Padergnone,
domenica 15 giugno 2003
VOLONTARI DEL SOCCORSO CRI
– VALLE DEI LAGHI:
DIECI ANNI A FAVORE DELLA COLLETTIVITA’
di Roberto Franceschini
Gran festa per tutti i Volontari del Soccorso CRI della Valle dei Laghi, per ricordare il decimo anniversario di fondazione del gruppo. Presso il parco Due Laghi di Padergnone, si è assistito non solo ad una ricorrenza formale, ma ad una forte volontà per proseguire con quest’impegno sociale, oltremodo importante e vitale per la sicurezza e la salute dell’intera comunità.

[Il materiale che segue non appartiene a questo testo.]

## config.mk

```make
export PLATFORM = sky130hd
export DESIGN_NAME = nap_countdown
export DESIGN_NICKNAME = d
export VERILOG_FILES = /design/src/rtl/nap_pkg.sv /design/src/rtl/nap_countdown_sec_tick_gen.sv /design/src/rtl/nap_countdown.sv
export SDC_FILE = /design/constraint.sdc
export NUM_CORES = 1
export LEC_CHECK = 0
export ABC_AREA = 1
export BUFFER_PORTS_ARGS = -buffer_cell sky130_fd_sc_hd__buf_2
export CORE_ASPECT_RATIO = 0.75
export CORE_MARGIN = 2
export CORE_UTILIZATION = 55
export DETAILED_ROUTE_END_ITERATION = 10
export PLACE_DENSITY = 0.77
export RECOVER_POWER = 100
export SLEW_MARGIN = 20
export SYNTH_ARGS = -nofsm -noshare
export SYNTH_HDL_FRONTEND = slang
export SYNTH_HIERARCHICAL = 1
export SYNTH_SLANG_ARGS = --single-unit
```

## constraint.sdc

```tcl
create_clock -name clock -period 4.8 [get_ports clock]
set_clock_uncertainty 0.15 [all_clocks]
set_input_delay 0.24 -clock clock [delete_from_list [all_inputs] [get_ports clock]]
set_output_delay 0.24 -clock clock [all_outputs]
set_load 0.03 [all_outputs]
```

Nel corso della festa, particolarmente seguita l’esercitazione delle Unità cinofile CRI di Mezzocorona, con dei cani addestrati al salvataggio in acqua, oltre alla complessa esercitazione congiunta con i Corpi dei Vigili del Fuoco Volontari della Valle dei Laghi. Interessante l’esposizione dei mezzi e delle attrezzature di soccorso, ora molto più moderne ed efficaci, rispetto a quando fu immatricolata a Bergamo nel 1911 la prima l’autoambulanza targata CRI. La storia e le origini della Croce Rossa Italiana sono del resto da sempre improntata a sette principi fondamentali: umanità, neutralità, imparzialità, indipendenza, volontariato, unità, universalità. Impegni che ogni Volontario del Soccorso accetta per migliorare il proprio servizio a favore degli ammalati, gli infortunati ed i più deboli. Questo è quanto avevano assunto i 17 soci fondatori, premiati quest’oggi con una targa ricordo ed un sincero applauso di riconoscenza, da parte gli attuali 57 volontari attivi del gruppo CRI – Valle dei Laghi, con sede operativa in Vezzano.